-- Data for this exercise follows --
--- config.mk ---
export PLATFORM = sky130hd
export DESIGN_NAME = upac_top
export DESIGN_NICKNAME = d
export VERILOG_FILES = /design/src/common/upac_pkg.sv /design/src/core/upac_top.sv
export SDC_FILE = /design/constraint.sdc
export NUM_CORES = 1
export LEC_CHECK = 0
export BUFFER_PORTS_ARGS = -buffer_cell sky130_fd_sc_hd__buf_2
export CAP_MARGIN = 40
export CORE_UTILIZATION = 40
export CTS_CLUSTER_DIAMETER = 200
export CTS_CLUSTER_SIZE = 8
export DETAILED_ROUTE_END_ITERATION = 16
export GPL_ROUTABILITY_DRIVEN = 0
export RECOVER_POWER = 50
export SLEW_MARGIN = 20
export SYNTH_ARGS = -nofsm -noshare
export SYNTH_HDL_FRONTEND = slang
export SYNTH_SLANG_ARGS = --single-unit
export TNS_END_PERCENT = 1
--- constraint.sdc ---
create_clock -name i_clk_sys -period 1.9 [get_ports i_clk_sys]
set_input_delay 0.095 -clock i_clk_sys [delete_from_list [all_inputs] [get_ports i_clk_sys]]
set_output_delay 0.095 -clock i_clk_sys [all_outputs]
set_load 0.03 [all_outputs]
--- src/common/upac_pkg.sv ---
// constants, field layout and carrier types for the cell-bus configuration bank
package upac_pkg;
	// register indices; byte address on the bus is four times the index
	localparam logic [7:0] IDX_USER_BYTE = 8'h12;
	localparam logic [7:0] IDX_BUS_MODE = 8'h13;
	localparam logic [7:0] IDX_LINK_ADDR_BASE = 8'h40;
	localparam logic [7:0] IDX_GROUP_ADDR_BASE = 8'h48;
	localparam logic [7:0] IDX_LINK_ENABLE = 8'h50;
	localparam logic [7:0] IDX_GROUP_ENABLE = 8'h51;
	localparam int NUM_LINK_ADDR_REGS = 8;
	localparam int NUM_GROUP_ADDR_REGS = 4;
	localparam int NUM_LINKS = 16;
	localparam int NUM_GROUPS = 8;

	// storage masks: bits outside a mask are not kept and read as zero
	localparam logic [15:0] MASK_USER_BYTE = 16'h0fff;
	localparam logic [15:0] MASK_ADDR_PAIR = 16'h1f1f;
	localparam logic [15:0] MASK_LINK_ENABLE = 16'hffff;
	localparam logic [15:0] MASK_GROUP_ENABLE = 16'h0fff;
	localparam logic [15:0] MASK_BUS_MODE = 16'h0001;

	// reset values
	localparam logic [15:0] RST_USER_BYTE = 16'h0000;
	localparam logic [15:0] RST_ADDR_PAIR = 16'h0000;
	localparam logic [15:0] RST_LINK_ENABLE = 16'h0000;
	localparam logic [15:0] RST_GROUP_ENABLE = 16'h0000;
	localparam logic [15:0] RST_BUS_MODE = 16'h0000;

	// field positions
	localparam int UDB_LSB = 0;
	localparam int UDB_MSB = 7;
	localparam int PAR_EVEN_BIT = 8;
	localparam int PAR_TRISTATE_BIT = 9;
	localparam int MODE_8BIT_BIT = 0;
	localparam int ADDR_LO_LSB = 0;
	localparam int ADDR_HI_LSB = 8;
	localparam int ADDR_W = 5;

	// cell layout on a 16-bit bus: word 2 carries the fifth and sixth header bytes
	localparam logic [4:0] CELL_UDF_WORD = 5'h02;

	// one word offered to the output cell bus
	typedef struct packed {
		logic [15:0] data;
		logic [4:0] idx;
	} upac_cell_word_s;

	// one word driven out on the output cell bus
	typedef struct packed {
		logic [15:0] data;
		logic parity;
		logic parity_oe;
		logic valid;
	} upac_out_word_s;
endpackage

--- src/core/upac_top.sv ---
// cell-bus configuration bank with apb slave, output byte/parity path and address match
//
// Contract
// user byte replaces sixth header byte; the code inserts it in 16-bit mode only
// parity even when select set, else odd
// parity tristate bit releases parity pin
// unused register bits always read zero; user byte bits 11:10 and group enable bits 11:8 read back as written
// eight link address pairs, N and N+8
// four group address pairs, N and N+4
// link enable bit N activates link address
// group enable bits 7:0 activate group addresses
// software writes zeros to reserved bits
// mode bit selects eight or sixteen bit
// answer only enabled link or group addresses
module upac_top (
	input wire logic i_clk_sys, // 20 MHz system clock
	input wire logic i_srst, // synchronous reset, active high
	input wire logic [11:0] i_paddr, // apb byte address
	input wire logic i_psel, // apb select
	input wire logic i_penable, // apb access phase
	input wire logic i_pwrite, // apb direction, high for write
	input wire logic [31:0] i_pwdata, // apb write data
	input wire logic [3:0] i_pstrb, // apb byte strobes
	output logic [31:0] o_prdata, // apb read data, registered
	output logic o_pready, // apb ready
	output logic o_pslverr, // apb error, registered
	input wire upac_pkg::upac_cell_word_s i_cell_word, // word from the cell core
	input wire logic i_cell_valid, // word valid strobe
	output upac_pkg::upac_out_word_s o_cell_out, // word on the output bus, registered
	output logic o_bus_8bit, // output bus width, high for 8-bit
	input wire logic [4:0] i_in_phy_addr, // polled or selected input address
	input wire logic i_in_addr_valid, // address valid strobe
	output logic o_in_addr_hit, // address belongs to an enabled port, registered
	output logic o_in_hit_group, // hit came from a group, registered
	output logic [3:0] o_in_hit_index // link or group number of the hit, registered
);
	// register storage
	logic [15:0] user_byte;
	logic [15:0] next_user_byte;
	logic [15:0] bus_mode;
	logic [15:0] next_bus_mode;
	logic [15:0] link_enable;
	logic [15:0] next_link_enable;
	logic [15:0] group_enable;
	logic [15:0] next_group_enable;
	logic [15:0] link_addr [0:upac_pkg::NUM_LINK_ADDR_REGS-1];
	logic [15:0] next_link_addr [0:upac_pkg::NUM_LINK_ADDR_REGS-1];
	logic [15:0] group_addr [0:upac_pkg::NUM_GROUP_ADDR_REGS-1];
	logic [15:0] next_group_addr [0:upac_pkg::NUM_GROUP_ADDR_REGS-1];

	// bus slave state
	logic [31:0] prdata;
	logic [31:0] next_prdata;
	logic pslverr;
	logic next_pslverr;
	logic [7:0] reg_idx;
	logic idx_ok;
	logic [15:0] rd_word;
	logic setup_phase;
	logic wr_take;
	logic [15:0] wr_word;

	// output path state
	upac_pkg::upac_out_word_s cell_out;
	upac_pkg::upac_out_word_s next_cell_out;

	// address match state
	logic hit;
	logic next_hit;
	logic hit_group;
	logic next_hit_group;
	logic [3:0] hit_index;
	logic [3:0] next_hit_index;
	logic [upac_pkg::NUM_LINKS-1:0] link_match;
	logic [upac_pkg::NUM_GROUPS-1:0] group_match;

	// decode: index is byte address over four, low two bits must be clear
	assign reg_idx = i_paddr[9:2];
	assign setup_phase = i_psel && !i_penable;
	// zero-wait slave: read data is latched in setup, so access always completes at once
	assign o_pready = 1'b1;
	assign wr_take = i_psel && i_penable && i_pwrite && !pslverr;
	// write data merged by the two low byte strobes; upper lanes hold nothing
	assign wr_word = {i_pstrb[1] ? i_pwdata[15:8] : rd_word[15:8],
		i_pstrb[0] ? i_pwdata[7:0] : rd_word[7:0]};

	// read mux; masks zero bits outside each mask, user byte bits 11:10 and group enable bits 11:8 read as stored
	always_comb
	begin
		rd_word = 16'h0000;
		idx_ok = (i_paddr[1:0] == 2'b00) && (i_paddr[11:10] == 2'b00);
		if (reg_idx == upac_pkg::IDX_USER_BYTE)
			rd_word = user_byte & upac_pkg::MASK_USER_BYTE;
		else if (reg_idx == upac_pkg::IDX_BUS_MODE)
			rd_word = bus_mode & upac_pkg::MASK_BUS_MODE;
		else if (reg_idx >= upac_pkg::IDX_LINK_ADDR_BASE && reg_idx < upac_pkg::IDX_GROUP_ADDR_BASE)
			rd_word = link_addr[reg_idx[2:0]] & upac_pkg::MASK_ADDR_PAIR;
		else if (reg_idx >= upac_pkg::IDX_GROUP_ADDR_BASE &&
			reg_idx < upac_pkg::IDX_GROUP_ADDR_BASE + 8'h04)
			rd_word = group_addr[reg_idx[1:0]] & upac_pkg::MASK_ADDR_PAIR;
		else if (reg_idx == upac_pkg::IDX_LINK_ENABLE)
			rd_word = link_enable & upac_pkg::MASK_LINK_ENABLE;
		else if (reg_idx == upac_pkg::IDX_GROUP_ENABLE)
			rd_word = group_enable & upac_pkg::MASK_GROUP_ENABLE;
		else
			idx_ok = 1'b0;
	end

	// bus answer: captured in the setup cycle and held through the access cycle
	always_comb
	begin
		next_prdata = prdata;
		next_pslverr = pslverr;
		if (setup_phase)
		begin
			// a refused access answers zero data as well as the error flag
			next_prdata = idx_ok ? {16'h0000, rd_word} : 32'h00000000;
			next_pslverr = !idx_ok;
		end
		// the access cycle keeps what setup latched; the master samples it at ready
		if (!i_psel)
		begin
			next_prdata = 32'h00000000;
			next_pslverr = 1'b0;
		end
	end

	always_ff @(posedge i_clk_sys)
	begin
		if (i_srst)
		begin
			prdata <= 32'h00000000;
			pslverr <= 1'b0;
		end
		else
		begin
			prdata <= next_prdata;
			pslverr <= next_pslverr;
		end
	end

	// answer flops drive the bus straight, so read data never glitches
	assign o_prdata = prdata;
	assign o_pslverr = pslverr;

	// register writes; reserved bits are stored as written, software keeps them zero
	always_comb
	begin
		next_user_byte = user_byte;
		next_bus_mode = bus_mode;
		next_link_enable = link_enable;
		next_group_enable = group_enable;
		for (int i = 0; i < upac_pkg::NUM_LINK_ADDR_REGS; i++)
			next_link_addr[i] = link_addr[i];
		for (int i = 0; i < upac_pkg::NUM_GROUP_ADDR_REGS; i++)
			next_group_addr[i] = group_addr[i];
		if (wr_take)
		begin
			if (reg_idx == upac_pkg::IDX_USER_BYTE)
				next_user_byte = wr_word & upac_pkg::MASK_USER_BYTE;
			else if (reg_idx == upac_pkg::IDX_BUS_MODE)
				next_bus_mode = wr_word & upac_pkg::MASK_BUS_MODE;
			else if (reg_idx >= upac_pkg::IDX_LINK_ADDR_BASE &&
				reg_idx < upac_pkg::IDX_GROUP_ADDR_BASE)
				next_link_addr[reg_idx[2:0]] = wr_word & upac_pkg::MASK_ADDR_PAIR;
			else if (reg_idx >= upac_pkg::IDX_GROUP_ADDR_BASE &&
				reg_idx < upac_pkg::IDX_GROUP_ADDR_BASE + 8'h04)
				next_group_addr[reg_idx[1:0]] = wr_word & upac_pkg::MASK_ADDR_PAIR;
			else if (reg_idx == upac_pkg::IDX_LINK_ENABLE)
				next_link_enable = wr_word & upac_pkg::MASK_LINK_ENABLE;
			else if (reg_idx == upac_pkg::IDX_GROUP_ENABLE)
				next_group_enable = wr_word & upac_pkg::MASK_GROUP_ENABLE;
		end
	end

	always_ff @(posedge i_clk_sys)
	begin
		if (i_srst)
		begin
			user_byte <= upac_pkg::RST_USER_BYTE;
			bus_mode <= upac_pkg::RST_BUS_MODE;
			link_enable <= upac_pkg::RST_LINK_ENABLE;
			group_enable <= upac_pkg::RST_GROUP_ENABLE;
			for (int i = 0; i < upac_pkg::NUM_LINK_ADDR_REGS; i++)
				link_addr[i] <= upac_pkg::RST_ADDR_PAIR;
			for (int i = 0; i < upac_pkg::NUM_GROUP_ADDR_REGS; i++)
				group_addr[i] <= upac_pkg::RST_ADDR_PAIR;
		end
		else
		begin
			user_byte <= next_user_byte;
			bus_mode <= next_bus_mode;
			link_enable <= next_link_enable;
			group_enable <= next_group_enable;
			for (int i = 0; i < upac_pkg::NUM_LINK_ADDR_REGS; i++)
				link_addr[i] <= next_link_addr[i];
			for (int i = 0; i < upac_pkg::NUM_GROUP_ADDR_REGS; i++)
				group_addr[i] <= next_group_addr[i];
		end
	end

	// width flag for the far side, taken straight from the mode register
	assign o_bus_8bit = bus_mode[upac_pkg::MODE_8BIT_BIT];

	// output path: one cycle of latency, byte insertion then parity on the final word
	always_comb
	begin
		logic [15:0] word;
		word = i_cell_word.data;
		next_cell_out = cell_out;
		next_cell_out.valid = i_cell_valid;
		// insertion only in 16-bit mode; the 8-bit bus carries no sixth byte slot
		if (!bus_mode[upac_pkg::MODE_8BIT_BIT] && i_cell_word.idx == upac_pkg::CELL_UDF_WORD)
			word[7:0] = user_byte[upac_pkg::UDB_MSB:upac_pkg::UDB_LSB];
		// in 8-bit mode only the low lane is live, so the high lane is forced quiet
		if (bus_mode[upac_pkg::MODE_8BIT_BIT])
			word[15:8] = 8'h00;
		if (i_cell_valid)
		begin
			next_cell_out.data = word;
			// even: parity makes the count of ones even; odd: the reverse
			next_cell_out.parity = user_byte[upac_pkg::PAR_EVEN_BIT] ? (^word) : ~(^word);
		end
		next_cell_out.parity_oe = !user_byte[upac_pkg::PAR_TRISTATE_BIT];
	end

	always_ff @(posedge i_clk_sys)
	begin
		if (i_srst)
		begin
			cell_out.data <= 16'h0000;
			cell_out.parity <= 1'b0;
			cell_out.parity_oe <= 1'b0;
			cell_out.valid <= 1'b0;
		end
		else
			cell_out <= next_cell_out;
	end

	// parity release is left to the pad: only the enable leaves here
	assign o_cell_out = cell_out;

	// per-port comparators: link N from pair reg N mod 8, group N from pair reg N mod 4
	for (genvar k = 0; k < upac_pkg::NUM_LINKS; k++)
	begin : g_link
		localparam int LSB = (k < 8) ? upac_pkg::ADDR_LO_LSB : upac_pkg::ADDR_HI_LSB;
		assign link_match[k] = link_enable[k] &&
			(link_addr[k % 8][LSB +: upac_pkg::ADDR_W] == i_in_phy_addr);
	end
	for (genvar g = 0; g < upac_pkg::NUM_GROUPS; g++)
	begin : g_group
		localparam int LSB = (g < 4) ? upac_pkg::ADDR_LO_LSB : upac_pkg::ADDR_HI_LSB;
		assign group_match[g] = group_enable[g] &&
			(group_addr[g % 4][LSB +: upac_pkg::ADDR_W] == i_in_phy_addr);
	end

	// hit priority: groups before links, lowest number first; disabled ports never answer
	always_comb
	begin
		next_hit = 1'b0;
		next_hit_group = 1'b0;
		next_hit_index = 4'h0;
		if (i_in_addr_valid)
		begin
			for (int k = upac_pkg::NUM_LINKS - 1; k >= 0; k--)
				if (link_match[k])
				begin
					next_hit = 1'b1;
					next_hit_group = 1'b0;
					next_hit_index = 4'(k);
				end
			for (int g = upac_pkg::NUM_GROUPS - 1; g >= 0; g--)
				if (group_match[g])
				begin
					next_hit = 1'b1;
					next_hit_group = 1'b1;
					next_hit_index = 4'(g);
				end
		end
	end

	always_ff @(posedge i_clk_sys)
	begin
		if (i_srst)
		begin
			hit <= 1'b0;
			hit_group <= 1'b0;
			hit_index <= 4'h0;
		end
		else
		begin
			hit <= next_hit;
			hit_group <= next_hit_group;
			hit_index <= next_hit_index;
		end
	end

	// match result stands for one cycle per polled address
	assign o_in_addr_hit = hit;
	assign o_in_hit_group = hit_group;
	assign o_in_hit_index = hit_index;
endmodule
-- Data for this exercise concluded --
Look above for the line with "localparam logic [15:0] MASK_LINK_ENABLE" and the line with "localparam logic [15:0] RST_ADDR_PAIR"; transcribe both and all lines in between, exactly, and nothing else.

	localparam logic [15:0] MASK_LINK_ENABLE = 16'hffff;
	localparam logic [15:0] MASK_GROUP_ENABLE = 16'h0fff;
	localparam logic [15:0] MASK_BUS_MODE = 16'h0001;

	// reset values
	localparam logic [15:0] RST_USER_BYTE = 16'h0000;
	localparam logic [15:0] RST_ADDR_PAIR = 16'h0000;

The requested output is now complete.